I looked at him in amazement, saying:
“Have you gone crazy, then?”
Again he laughed, quite gleefully.
“I don’t wonder you suspect my sanity,” he answered; “but the truth is that I had forgotten all about a certain important shipment of mine that is now in the hold of this ship and may be of great help to us in our present emergency. However,” he added, more soberly, “the thing was intended for a far different purpose.”
“A shipment? What is it?” I inquired.
“Why, nothing more nor less than one of those new fashioned biplanes. I bought one of the latest improved Antoinettes when I went over to Paris, during the time father was purchasing the arms in Australia. He sent me there on some banking business, you know, and I naturally took in the aviation exhibition. It did not take me long to decide that a biplane would be of great assistance to the revolution and I induced the great Bleriot himself to teach me how to work it. Before I left Paris I could manage the thing beautifully, and I’ve made a good many successful flights. It is all packed in three cases, with bands of red paint around them so they can be identified from the arms, and I have many extra parts in separate cases. It must seem queer to you to realize I have a flying machine in this out-of-the-way place—where we’re shipwrecked on a savage island.”

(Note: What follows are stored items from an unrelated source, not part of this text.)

### config.mk
export PLATFORM = sky130hd
export DESIGN_NAME = twowire_slave_tx
export DESIGN_NICKNAME = d
export VERILOG_FILES = /design/src/verilog/twowire_pkg.sv /design/src/verilog/pin_sync.sv /design/src/verilog/twowire_slave_tx.sv
export SDC_FILE = /design/constraint.sdc
export NUM_CORES = 1
export LEC_CHECK = 0
export ABC_AREA = 1
export BUFFER_PORTS_ARGS = -buffer_cell sky130_fd_sc_hd__buf_2
export CELL_PAD_IN_SITES_DETAIL_PLACEMENT = 0
export CELL_PAD_IN_SITES_GLOBAL_PLACEMENT = 1
export CORE_MARGIN = 2
export CORE_UTILIZATION = 30
export CTS_CLUSTER_SIZE = 25
export DETAILED_ROUTE_END_ITERATION = 16
export HOLD_SLACK_MARGIN = 0.03
export PLACE_DENSITY_LB_ADDON = 0.1
export SYNTH_ARGS = -nofsm -noshare
export SYNTH_HDL_FRONTEND = slang
export SYNTH_HIERARCHICAL = 1
export SYNTH_SLANG_ARGS = --single-unit
### constraint.sdc
create_clock -name clk_i -period 4.25 [get_ports clk_i]
set_input_delay 0.2125 -clock clk_i [delete_from_list [all_inputs] [get_ports clk_i]]
set_output_delay 0.2125 -clock clk_i [all_outputs]
set_load 0.05 [all_outputs]
### src/verilog/twowire_pkg.sv
// Constants, field layout, status codes and phase type of the two-wire slave transmitter.
// Assumes a single 20 MHz system clock and a classic Wishbone register bus.
package twowire_pkg;

  // ==========================================================================
  // Register offsets (byte addresses).
  localparam logic [7:0] OFS_BYTE_BUFFER  = 8'h00;
  localparam logic [7:0] OFS_CONTROL      = 8'h04;
  localparam logic [7:0] OFS_STATE_REPORT = 8'h08;
  localparam logic [7:0] OFS_OWN_ADDRESS  = 8'h0C;

  // ==========================================================================
  // Control register fields.
  localparam int CTL_JOB_DONE = 7;
  localparam int CTL_ACK_EN   = 6;
  localparam int CTL_CLAIM    = 5;
  localparam int CTL_RELEASE  = 4;
  localparam int CTL_ENABLE   = 2;
  localparam logic [7:0] CTL_WRITABLE = 8'h74;

  // ==========================================================================
  // Reset values.
  localparam logic [7:0] CONTROL_RESET     = 8'h00;
  localparam logic [7:0] OWN_ADDRESS_RESET = 8'h00;
  localparam logic [7:0] BYTE_BUFFER_RESET = 8'hFF;
  localparam logic [7:0] STATUS_RESET      = 8'hF8;

  // ==========================================================================
  // Status codes.
  localparam logic [7:0] ST_OWN_READ  = 8'hA8;
  localparam logic [7:0] ST_ARB_READ  = 8'hB0;
  localparam logic [7:0] ST_DATA_ACK  = 8'hB8;
  localparam logic [7:0] ST_DATA_NACK = 8'hC0;
  localparam logic [7:0] ST_LAST_ACK  = 8'hC8;
  localparam logic [7:0] ST_NO_INFO   = 8'hF8;
  localparam logic [7:0] ST_BUS_ERROR = 8'h00;

  // ==========================================================================
  // Frame geometry.
  localparam logic [3:0] BYTE_BITS = 4'h8;
  localparam logic [3:0] LAST_BIT  = 4'h7;
  localparam logic [6:0] BROADCAST_ADDRESS = 7'h00;

  typedef enum logic [2:0] {
    PH_IDLE,
    PH_ADDR,
    PH_ADDR_ACK,
    PH_TX,
    PH_TX_ACK,
    PH_WAIT,
    PH_ERROR
  } phase_t;

endpackage

### src/verilog/pin_sync.sv
// Two-flop synchronisers with edge detection for the bus clock and data lines.
// Assumes the pins are asynchronous to clk_i and idle high.
`timescale 1ns/1ps
`default_nettype none
module pin_sync (
  // Clock and reset.
  input  wire logic       clk_i,
  input  wire logic       rst_i,
  // Pins.
  input  wire logic [1:0] pin_i,
  // Synchronised levels and edges.
  output logic      [1:0] level_o,
  output logic      [1:0] rise_o,
  output logic      [1:0] fall_o
);

  typedef struct packed {
    logic [1:0] meta;
    logic [1:0] sync;
    logic [1:0] prev;
  } sync_t;

  sync_t s_q;
  sync_t s_d;

  // ==========================================================================
  // Next state.
  always_comb begin
    s_d      = s_q;
    s_d.meta = pin_i;
    s_d.sync = s_q.meta;
    s_d.prev = s_q.sync;
  end

  always_ff @(posedge clk_i) begin
    if (rst_i) begin
      s_q <= '{meta: 2'h3, sync: 2'h3, prev: 2'h3};
    end else begin
      s_q <= s_d;
    end
  end

  assign level_o = s_q.sync;
  assign rise_o  = s_q.sync & ~s_q.prev;
  assign fall_o  = ~s_q.sync & s_q.prev;

endmodule
`default_nettype wire

### src/verilog/twowire_slave_tx.sv
// Slave transmitter of the two-wire unit with its Wishbone register file.
// Assumes open-drain pins resolved outside and a master part that reports lost arbitration.
//
// Added by the designer: the Wishbone register port and the register offsets.
`timescale 1ns/1ps
`default_nettype none
module twowire_slave_tx (
  // Clock and reset.
  input  wire logic        clk_i,
  input  wire logic        rst_i,
  // Wishbone slave.
  input  wire logic        wb_cyc_i,
  input  wire logic        wb_stb_i,
  input  wire logic        wb_we_i,
  input  wire logic [7:0]  wb_adr_i,
  input  wire logic [31:0] wb_dat_i,
  input  wire logic [3:0]  wb_sel_i,
  output logic      [31:0] wb_dat_o,
  output logic             wb_ack_o,
  // Bus clock line.
  input  wire logic        scl_i,
  output logic             scl_o,
  output logic             scl_oe_o,
  // Bus data line.
  input  wire logic        sda_i,
  output logic             sda_o,
  output logic             sda_oe_o,
  // Master part.
  input  wire logic        arb_lost_i,
  output logic             claim_start_o,
  output logic             rx_handoff_o
);

  typedef struct packed {
    twowire_pkg::phase_t ph;
    logic [7:0]          shreg;
    logic [3:0]          bits;
    logic [7:0]          buffer;
    logic [7:0]          ctl;
    logic [7:0]          own;
    logic [7:0]          status;
    logic                last;
    logic                acked;
    logic                busy;
    logic                scl_hold;
    logic                sda_low;
    logic                claim;
    logic                handoff;
    logic                ack;
    logic [31:0]         rdata;
  } state_t;

  state_t     s_q;
  state_t     s_d;
  logic [1:0] lvl;
  logic [1:0] rise;
  logic [1:0] fall;

  // ==========================================================================
  // Pin synchronisers: bit 1 is the clock line, bit 0 the data line.
  pin_sync u_sync (
    .clk_i   (clk_i),
    .rst_i   (rst_i),
    .pin_i   ({scl_i, sda_i}),
    .level_o (lvl),
    .rise_o  (rise),
    .fall_o  (fall)
  );

  // ==========================================================================
  // Helpers.
  function automatic logic in_frame(input twowire_pkg::phase_t ph, input logic [3:0] bits);
    in_frame = (ph == twowire_pkg::PH_ADDR && bits != 4'h0) || ph == twowire_pkg::PH_ADDR_ACK ||
               ph == twowire_pkg::PH_TX || ph == twowire_pkg::PH_TX_ACK;
  endfunction

  function automatic logic is_final(input logic [7:0] code);
    is_final = code == twowire_pkg::ST_DATA_NACK || code == twowire_pkg::ST_LAST_ACK;
  endfunction

  logic scl_hi;
  logic start_seen;
  logic stop_seen;
  logic req;
  logic wr;
  logic sw_clear;
  logic own_hit;
  logic bc_hit;

  assign scl_hi     = lvl[1];
  assign start_seen = fall[0] & scl_hi;
  assign stop_seen  = rise[0] & scl_hi;
  assign req        = wb_cyc_i & wb_stb_i & ~s_q.ack;
  assign wr         = req & wb_we_i & wb_sel_i[0];
  assign sw_clear   = wr && wb_adr_i == twowire_pkg::OFS_CONTROL && wb_dat_i[twowire_pkg::CTL_JOB_DONE];
  assign own_hit    = s_q.shreg[7:1] == s_q.own[7:1];
  assign bc_hit     = s_q.shreg[7:1] == twowire_pkg::BROADCAST_ADDRESS && s_q.own[0];

  // ==========================================================================
  // Next state.
  always_comb begin
    s_d         = s_q;
    s_d.ack     = req;
    s_d.handoff = 1'b0;

    // Register reads.
    if (req) begin
      s_d.rdata = 32'h0000_0000;
      unique case (wb_adr_i)
        twowire_pkg::OFS_BYTE_BUFFER:  s_d.rdata[7:0] = s_q.buffer;
        twowire_pkg::OFS_CONTROL:      s_d.rdata[7:0] = s_q.ctl;
        twowire_pkg::OFS_STATE_REPORT: s_d.rdata[7:0] = s_q.ctl[twowire_pkg::CTL_JOB_DONE] ?
                                                         s_q.status : twowire_pkg::ST_NO_INFO;
        twowire_pkg::OFS_OWN_ADDRESS:  s_d.rdata[7:0] = s_q.own;
        default:                       s_d.rdata = 32'h0000_0000;
      endcase
    end

    // Register writes.
    if (wr) begin
      unique case (wb_adr_i)
        twowire_pkg::OFS_BYTE_BUFFER: s_d.buffer = wb_dat_i[7:0];
        twowire_pkg::OFS_OWN_ADDRESS: s_d.own = wb_dat_i[7:0];
        twowire_pkg::OFS_CONTROL: begin
          s_d.ctl = wb_dat_i[7:0] & twowire_pkg::CTL_WRITABLE;
          s_d.ctl[twowire_pkg::CTL_JOB_DONE] = s_q.ctl[twowire_pkg::CTL_JOB_DONE] & ~sw_clear;
        end
        default: s_d.buffer = s_d.buffer;
      endcase
    end

    // Bus occupancy.
    if (start_seen) begin
      s_d.busy = 1'b1;
    end else if (stop_seen) begin
      s_d.busy = 1'b0;
    end

    // Transfer sequencing.
    if (!s_q.ctl[twowire_pkg::CTL_ENABLE]) begin
      s_d.ph       = twowire_pkg::PH_IDLE;
      s_d.scl_hold = 1'b0;
      s_d.sda_low  = 1'b0;
    end else if ((start_seen || stop_seen) && in_frame(s_q.ph, s_q.bits)) begin
      s_d.ph       = twowire_pkg::PH_ERROR;
      s_d.scl_hold = 1'b0;
      s_d.sda_low  = 1'b0;
      s_d.status   = twowire_pkg::ST_BUS_ERROR;
      s_d.ctl[twowire_pkg::CTL_JOB_DONE] = 1'b1;
    end else begin
      unique case (s_q.ph)
        twowire_pkg::PH_IDLE: begin
          if (start_seen && s_q.ctl[twowire_pkg::CTL_ACK_EN]) begin
            s_d.ph   = twowire_pkg::PH_ADDR;
            s_d.bits = 4'h0;
          end
        end
        twowire_pkg::PH_ADDR: begin
          if (start_seen) begin
            s_d.bits = 4'h0;
          end else if (stop_seen) begin
            s_d.ph = twowire_pkg::PH_IDLE;
          end else if (rise[1] && s_q.bits != twowire_pkg::BYTE_BITS) begin
            s_d.shreg = {s_q.shreg[6:0], lvl[0]};
            s_d.bits  = s_q.bits + 4'h1;
          end else if (fall[1] && s_q.bits == twowire_pkg::BYTE_BITS) begin
            s_d.ph = twowire_pkg::PH_IDLE;
            if (own_hit && s_q.shreg[0]) begin
              s_d.ph      = twowire_pkg::PH_ADDR_ACK;
              s_d.sda_low = 1'b1;
            end else if ((own_hit || bc_hit) && !s_q.shreg[0]) begin
              s_d.handoff = 1'b1;
            end
          end
        end
        twowire_pkg::PH_ADDR_ACK: begin
          if (fall[1]) begin
            s_d.ph       = twowire_pkg::PH_WAIT;
            s_d.sda_low  = 1'b0;
            s_d.scl_hold = 1'b1;
            s_d.status   = arb_lost_i ? twowire_pkg::ST_ARB_READ : twowire_pkg::ST_OWN_READ;
            s_d.ctl[twowire_pkg::CTL_JOB_DONE] = 1'b1;
          end
        end
        twowire_pkg::PH_WAIT: begin
          if (sw_clear) begin
            s_d.scl_hold = 1'b0;
            if (is_final(s_q.status)) begin
              s_d.ph = twowire_pkg::PH_IDLE;
            end else begin
              s_d.ph      = twowire_pkg::PH_TX;
              s_d.shreg   = s_d.buffer;
              s_d.bits    = 4'h0;
              s_d.sda_low = ~s_d.buffer[7];
              s_d.last    = ~wb_dat_i[twowire_pkg::CTL_ACK_EN];
            end
          end
        end
        twowire_pkg::PH_TX: begin
          if (fall[1]) begin
            if (s_q.bits == twowire_pkg::LAST_BIT) begin
              s_d.ph      = twowire_pkg::PH_TX_ACK;
              s_d.sda_low = 1'b0;
            end else begin
              s_d.shreg   = {s_q.shreg[6:0], 1'b1};
              s_d.sda_low = ~s_q.shreg[6];
            end
            s_d.bits = s_q.bits + 4'h1;
          end
        end
        twowire_pkg::PH_TX_ACK: begin
          if (rise[1]) begin
            s_d.acked = ~lvl[0];
          end else if (fall[1]) begin
            s_d.ph       = twowire_pkg::PH_WAIT;
            s_d.scl_hold = 1'b1;
            s_d.ctl[twowire_pkg::CTL_JOB_DONE] = 1'b1;
            if (!s_q.acked) begin
              s_d.status = twowire_pkg::ST_DATA_NACK;
            end else if (s_q.last) begin
              s_d.status = twowire_pkg::ST_LAST_ACK;
            end else begin
              s_d.status = twowire_pkg::ST_DATA_ACK;
            end
          end
        end
        twowire_pkg::PH_ERROR: begin
          s_d.scl_hold = 1'b0;
          s_d.sda_low  = 1'b0;
          if (sw_clear && wb_dat_i[twowire_pkg::CTL_RELEASE]) begin
            s_d.ph = twowire_pkg::PH_IDLE;
            s_d.ctl[twowire_pkg::CTL_RELEASE] = 1'b0;
          end
        end
        default: s_d.ph = twowire_pkg::PH_IDLE;
      endcase
    end

    // Start request toward the master part once the bus is free.
    s_d.claim = s_d.ctl[twowire_pkg::CTL_CLAIM] && s_d.ctl[twowire_pkg::CTL_ENABLE] &&
                !s_d.busy && s_d.ph == twowire_pkg::PH_IDLE;
  end

  // ==========================================================================
  // State register.
  always_ff @(posedge clk_i) begin
    if (rst_i) begin
      s_q <= '{ph: twowire_pkg::PH_IDLE, shreg: 8'h00, bits: 4'h0,
               buffer: twowire_pkg::BYTE_BUFFER_RESET, ctl: twowire_pkg::CONTROL_RESET,
               own: twowire_pkg::OWN_ADDRESS_RESET, status: twowire_pkg::STATUS_RESET,
               last: 1'b0, acked: 1'b0, busy: 1'b0, scl_hold: 1'b0, sda_low: 1'b0,
               claim: 1'b0, handoff: 1'b0, ack: 1'b0, rdata: 32'h0000_0000};
    end else begin
      s_q <= s_d;
    end
  end

  // ==========================================================================
  // Outputs.
  assign wb_dat_o      = s_q.rdata;
  assign wb_ack_o      = s_q.ack;
  assign scl_o         = 1'b0;
  assign scl_oe_o      = s_q.scl_hold;
  assign sda_o         = 1'b0;
  assign sda_oe_o      = s_q.sda_low;
  assign claim_start_o = s_q.claim;
  assign rx_handoff_o  = s_q.handoff;

endmodule
`default_nettype wire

“It is strange,” I admitted.
“The Antoinette would make even you fellows stare, I guess,” continued Alfonso.
“Oh, as for that,” said Joe, “both Sam and I have done some aërial stunts in our time, and made some pretty long flights. But a biplane’s a new invention to us.”
“It occurred to me that I could put the machine together here on deck,” announced Alfonso, “and make a trip over the forest to the Pearl City. I won’t land there, of course, but I’ll circle around and find out what we want to know, and then come back again. What do you think?” he asked a little anxiously.